Your objective ::
Of the lines in the data below, write out exactly those from the one holding "Outcome: The changed" through the one holding "export DESIGN_NAME = ss_pipeline", both included.
**** Records provided ****
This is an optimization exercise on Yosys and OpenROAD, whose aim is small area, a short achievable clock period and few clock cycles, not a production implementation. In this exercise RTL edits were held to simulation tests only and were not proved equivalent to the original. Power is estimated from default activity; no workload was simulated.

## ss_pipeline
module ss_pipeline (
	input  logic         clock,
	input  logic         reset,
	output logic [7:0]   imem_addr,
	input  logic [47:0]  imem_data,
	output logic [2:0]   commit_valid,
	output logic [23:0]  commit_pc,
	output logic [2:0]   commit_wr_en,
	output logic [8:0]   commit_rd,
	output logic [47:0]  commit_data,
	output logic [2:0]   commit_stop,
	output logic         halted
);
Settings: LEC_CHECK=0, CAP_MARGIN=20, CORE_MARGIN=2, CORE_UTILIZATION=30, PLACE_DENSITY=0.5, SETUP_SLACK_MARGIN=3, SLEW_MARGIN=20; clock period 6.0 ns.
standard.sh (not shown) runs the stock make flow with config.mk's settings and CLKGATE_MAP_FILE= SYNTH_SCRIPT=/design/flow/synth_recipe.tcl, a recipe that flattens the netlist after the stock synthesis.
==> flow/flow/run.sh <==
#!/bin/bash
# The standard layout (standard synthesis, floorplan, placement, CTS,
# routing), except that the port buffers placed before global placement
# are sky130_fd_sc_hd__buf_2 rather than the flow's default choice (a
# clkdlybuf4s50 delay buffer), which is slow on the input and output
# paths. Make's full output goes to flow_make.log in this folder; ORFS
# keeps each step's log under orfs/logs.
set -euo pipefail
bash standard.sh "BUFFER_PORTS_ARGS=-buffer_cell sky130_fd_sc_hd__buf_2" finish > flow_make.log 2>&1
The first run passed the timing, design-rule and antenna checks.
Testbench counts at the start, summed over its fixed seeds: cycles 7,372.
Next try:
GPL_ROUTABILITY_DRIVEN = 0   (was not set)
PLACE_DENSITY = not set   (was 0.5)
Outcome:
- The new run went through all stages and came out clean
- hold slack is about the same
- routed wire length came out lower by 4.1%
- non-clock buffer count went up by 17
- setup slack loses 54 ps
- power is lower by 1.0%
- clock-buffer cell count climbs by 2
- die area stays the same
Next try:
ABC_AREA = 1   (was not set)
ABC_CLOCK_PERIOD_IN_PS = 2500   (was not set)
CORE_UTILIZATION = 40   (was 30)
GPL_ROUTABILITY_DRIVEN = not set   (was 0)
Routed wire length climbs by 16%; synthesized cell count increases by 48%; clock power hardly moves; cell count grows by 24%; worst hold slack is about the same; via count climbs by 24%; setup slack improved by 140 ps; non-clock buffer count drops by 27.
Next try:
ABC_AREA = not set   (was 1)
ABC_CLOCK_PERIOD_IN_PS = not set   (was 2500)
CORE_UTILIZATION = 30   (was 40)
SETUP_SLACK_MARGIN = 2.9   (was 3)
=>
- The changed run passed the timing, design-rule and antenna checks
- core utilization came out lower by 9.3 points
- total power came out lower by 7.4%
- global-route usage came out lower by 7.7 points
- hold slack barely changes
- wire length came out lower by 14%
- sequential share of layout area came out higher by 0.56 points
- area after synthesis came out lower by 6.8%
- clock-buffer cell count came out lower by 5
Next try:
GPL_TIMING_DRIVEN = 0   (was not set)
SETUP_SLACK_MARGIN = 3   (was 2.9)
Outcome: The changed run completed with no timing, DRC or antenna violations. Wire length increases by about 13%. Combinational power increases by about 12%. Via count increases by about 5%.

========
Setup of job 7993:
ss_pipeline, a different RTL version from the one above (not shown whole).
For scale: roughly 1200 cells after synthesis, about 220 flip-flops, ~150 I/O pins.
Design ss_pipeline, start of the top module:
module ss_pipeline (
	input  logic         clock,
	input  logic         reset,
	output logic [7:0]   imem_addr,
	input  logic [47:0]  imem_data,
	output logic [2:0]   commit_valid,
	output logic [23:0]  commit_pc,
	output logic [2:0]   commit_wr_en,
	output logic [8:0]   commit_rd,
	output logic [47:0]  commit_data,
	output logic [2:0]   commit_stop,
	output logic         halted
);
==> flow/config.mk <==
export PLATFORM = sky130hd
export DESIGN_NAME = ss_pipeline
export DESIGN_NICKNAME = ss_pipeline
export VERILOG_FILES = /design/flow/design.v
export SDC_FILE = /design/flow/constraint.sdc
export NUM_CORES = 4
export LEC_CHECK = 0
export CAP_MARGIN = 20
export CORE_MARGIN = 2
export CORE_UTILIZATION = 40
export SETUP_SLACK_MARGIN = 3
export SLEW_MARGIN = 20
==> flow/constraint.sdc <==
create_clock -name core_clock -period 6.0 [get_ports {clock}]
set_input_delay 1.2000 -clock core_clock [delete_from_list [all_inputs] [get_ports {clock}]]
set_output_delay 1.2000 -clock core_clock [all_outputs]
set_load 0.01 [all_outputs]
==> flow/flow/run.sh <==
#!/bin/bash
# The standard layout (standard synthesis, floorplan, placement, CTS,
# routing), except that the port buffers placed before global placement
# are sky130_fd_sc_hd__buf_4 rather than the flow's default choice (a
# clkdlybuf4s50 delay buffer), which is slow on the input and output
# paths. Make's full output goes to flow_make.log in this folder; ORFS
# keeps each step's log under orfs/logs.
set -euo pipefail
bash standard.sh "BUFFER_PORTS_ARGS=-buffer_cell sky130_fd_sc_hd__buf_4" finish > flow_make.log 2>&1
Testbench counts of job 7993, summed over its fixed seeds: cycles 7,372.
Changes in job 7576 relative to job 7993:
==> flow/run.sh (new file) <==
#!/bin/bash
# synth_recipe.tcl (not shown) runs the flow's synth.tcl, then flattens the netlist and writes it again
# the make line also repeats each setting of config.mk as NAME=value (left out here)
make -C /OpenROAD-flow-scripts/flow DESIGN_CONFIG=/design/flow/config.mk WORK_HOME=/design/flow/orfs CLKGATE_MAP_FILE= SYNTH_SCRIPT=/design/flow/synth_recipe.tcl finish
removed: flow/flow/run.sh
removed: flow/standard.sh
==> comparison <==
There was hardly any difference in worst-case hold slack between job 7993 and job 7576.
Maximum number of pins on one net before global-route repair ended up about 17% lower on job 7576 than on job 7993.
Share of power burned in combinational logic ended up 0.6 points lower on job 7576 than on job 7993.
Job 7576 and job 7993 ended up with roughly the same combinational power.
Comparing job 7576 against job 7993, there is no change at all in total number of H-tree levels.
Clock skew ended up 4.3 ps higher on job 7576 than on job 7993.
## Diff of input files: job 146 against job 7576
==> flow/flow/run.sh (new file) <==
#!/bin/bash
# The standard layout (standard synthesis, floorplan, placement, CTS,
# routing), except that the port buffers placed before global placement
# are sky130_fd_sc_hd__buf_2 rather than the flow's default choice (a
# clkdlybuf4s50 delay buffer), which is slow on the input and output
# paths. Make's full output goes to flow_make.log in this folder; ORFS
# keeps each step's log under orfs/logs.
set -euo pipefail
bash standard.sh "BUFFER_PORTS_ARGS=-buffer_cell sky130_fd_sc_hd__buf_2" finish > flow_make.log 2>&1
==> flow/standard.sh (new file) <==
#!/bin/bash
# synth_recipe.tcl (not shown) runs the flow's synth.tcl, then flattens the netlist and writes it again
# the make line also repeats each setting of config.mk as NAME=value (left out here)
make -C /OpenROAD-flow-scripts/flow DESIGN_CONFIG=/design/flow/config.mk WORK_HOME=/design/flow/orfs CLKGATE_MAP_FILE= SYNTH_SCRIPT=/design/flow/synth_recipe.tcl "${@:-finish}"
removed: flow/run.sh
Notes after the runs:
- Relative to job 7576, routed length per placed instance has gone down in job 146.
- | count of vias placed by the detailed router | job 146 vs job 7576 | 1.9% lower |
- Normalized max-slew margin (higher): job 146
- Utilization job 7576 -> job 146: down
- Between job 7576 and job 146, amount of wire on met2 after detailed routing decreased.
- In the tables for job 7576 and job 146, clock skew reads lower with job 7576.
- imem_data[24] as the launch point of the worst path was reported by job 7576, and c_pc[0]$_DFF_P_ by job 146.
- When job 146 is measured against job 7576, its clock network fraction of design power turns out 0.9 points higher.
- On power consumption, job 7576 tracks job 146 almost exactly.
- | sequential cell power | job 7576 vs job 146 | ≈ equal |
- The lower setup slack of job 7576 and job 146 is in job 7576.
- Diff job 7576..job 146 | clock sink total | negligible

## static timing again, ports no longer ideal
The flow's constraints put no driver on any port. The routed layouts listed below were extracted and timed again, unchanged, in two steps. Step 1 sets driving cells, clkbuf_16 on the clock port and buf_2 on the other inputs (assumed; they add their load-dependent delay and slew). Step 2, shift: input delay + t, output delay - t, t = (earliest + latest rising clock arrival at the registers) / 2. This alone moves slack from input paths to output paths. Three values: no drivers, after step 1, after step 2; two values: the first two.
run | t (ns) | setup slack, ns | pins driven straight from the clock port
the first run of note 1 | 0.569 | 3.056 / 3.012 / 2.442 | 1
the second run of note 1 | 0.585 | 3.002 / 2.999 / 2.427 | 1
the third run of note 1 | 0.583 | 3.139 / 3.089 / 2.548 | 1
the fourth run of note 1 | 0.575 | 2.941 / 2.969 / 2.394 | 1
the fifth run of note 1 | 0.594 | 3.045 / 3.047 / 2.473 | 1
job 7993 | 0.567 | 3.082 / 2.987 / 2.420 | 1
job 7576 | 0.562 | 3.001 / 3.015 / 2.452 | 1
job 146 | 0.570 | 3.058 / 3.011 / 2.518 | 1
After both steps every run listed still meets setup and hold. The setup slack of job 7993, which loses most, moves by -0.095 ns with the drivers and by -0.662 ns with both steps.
****
Answer box ::
Outcome: The changed run completed with no timing, DRC or antenna violations. Wire length increases by about 13%. Combinational power increases by about 12%. Via count increases by about 5%.

========
Setup of job 7993:
ss_pipeline, a different RTL version from the one above (not shown whole).
For scale: roughly 1200 cells after synthesis, about 220 flip-flops, ~150 I/O pins.
Design ss_pipeline, start of the top module:
module ss_pipeline (
	input  logic         clock,
	input  logic         reset,
	output logic [7:0]   imem_addr,
	input  logic [47:0]  imem_data,
	output logic [2:0]   commit_valid,
	output logic [23:0]  commit_pc,
	output logic [2:0]   commit_wr_en,
	output logic [8:0]   commit_rd,
	output logic [47:0]  commit_data,
	output logic [2:0]   commit_stop,
	output logic         halted
);
==> flow/config.mk <==
export PLATFORM = sky130hd
export DESIGN_NAME = ss_pipeline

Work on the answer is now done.